第11話 ゴリラからの依頼
空になったティーカップに新たに紅茶を注いでくれるリッカ。
見た目はゴリラなのだが紅茶を注ぐ何気ない仕草からは育ちの良さが窺える。
「ありがとう、本当にこの紅茶は美味しいよ」
リッカがティーポットを机に置くと笑顔で
「淹れた紅茶を褒めてもらえて嬉しいわ。まだ沢山あるから好きなだけ飲んでね」
姿勢よく椅子に座るリッカも紅茶を飲み始める。その姿からは気品すらも窺える。
リッカの動作がゆっくりだから落ち着いて上品に見えるのか? あるいは見た目がゴリラだから何気ない普通の動作でも違って見えるのかは謎だが、ひとまず美味しい紅茶を頂く。

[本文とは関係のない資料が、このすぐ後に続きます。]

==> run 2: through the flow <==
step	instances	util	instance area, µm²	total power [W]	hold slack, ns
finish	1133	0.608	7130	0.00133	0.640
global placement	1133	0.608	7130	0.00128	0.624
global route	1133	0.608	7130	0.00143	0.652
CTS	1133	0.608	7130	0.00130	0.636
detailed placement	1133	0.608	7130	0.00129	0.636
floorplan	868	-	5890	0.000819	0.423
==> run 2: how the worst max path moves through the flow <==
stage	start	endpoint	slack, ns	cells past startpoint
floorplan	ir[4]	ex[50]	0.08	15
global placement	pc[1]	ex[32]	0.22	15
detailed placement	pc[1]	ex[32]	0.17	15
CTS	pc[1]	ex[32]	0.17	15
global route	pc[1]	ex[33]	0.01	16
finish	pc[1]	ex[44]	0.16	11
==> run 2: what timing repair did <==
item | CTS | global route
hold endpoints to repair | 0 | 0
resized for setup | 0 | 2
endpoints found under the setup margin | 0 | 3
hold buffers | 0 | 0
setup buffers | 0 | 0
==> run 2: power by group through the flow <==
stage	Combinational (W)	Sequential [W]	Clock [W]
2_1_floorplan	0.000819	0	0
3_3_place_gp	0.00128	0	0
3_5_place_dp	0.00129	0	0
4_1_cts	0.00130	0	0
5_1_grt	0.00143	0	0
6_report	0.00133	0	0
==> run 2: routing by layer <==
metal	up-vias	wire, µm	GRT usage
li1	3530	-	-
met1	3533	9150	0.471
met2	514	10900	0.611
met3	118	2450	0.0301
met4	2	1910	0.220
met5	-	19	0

リッカからは自分は魔族であると聞かされてはいるが、見た目がゴリラなのでどうも説得力に欠ける。
だが、回復魔法で俺の身体の傷を治してくれたし一撃で迷宮主の死体を跡形もなく消し去る物凄い威力の魔法も目の当たりにした。
それと、光を発する球体を出現させ薄暗かった室内を明るくしたり、砂で出来た机と椅子も魔法で作成していた。
半獣半人の獣人族は自身の身体能力を上げる魔法は使えるが、リッカのようにここまで魔法を上手く使えるとは聞いたことがない。それに、半牛半人のミノタウロスや半人半馬のケンタウロスのような魔獣族ならば魔法の扱いが上手いので攻撃魔法も回復魔法も使える者達も多いと聞くが、見た目は人型と他の動物の外見を合わせ持った姿だと聞いてもいる。
だが、目の前に座っているリッカはワンピースを着て二本足で歩いてはいるが、見た目は完全にゴリラだ。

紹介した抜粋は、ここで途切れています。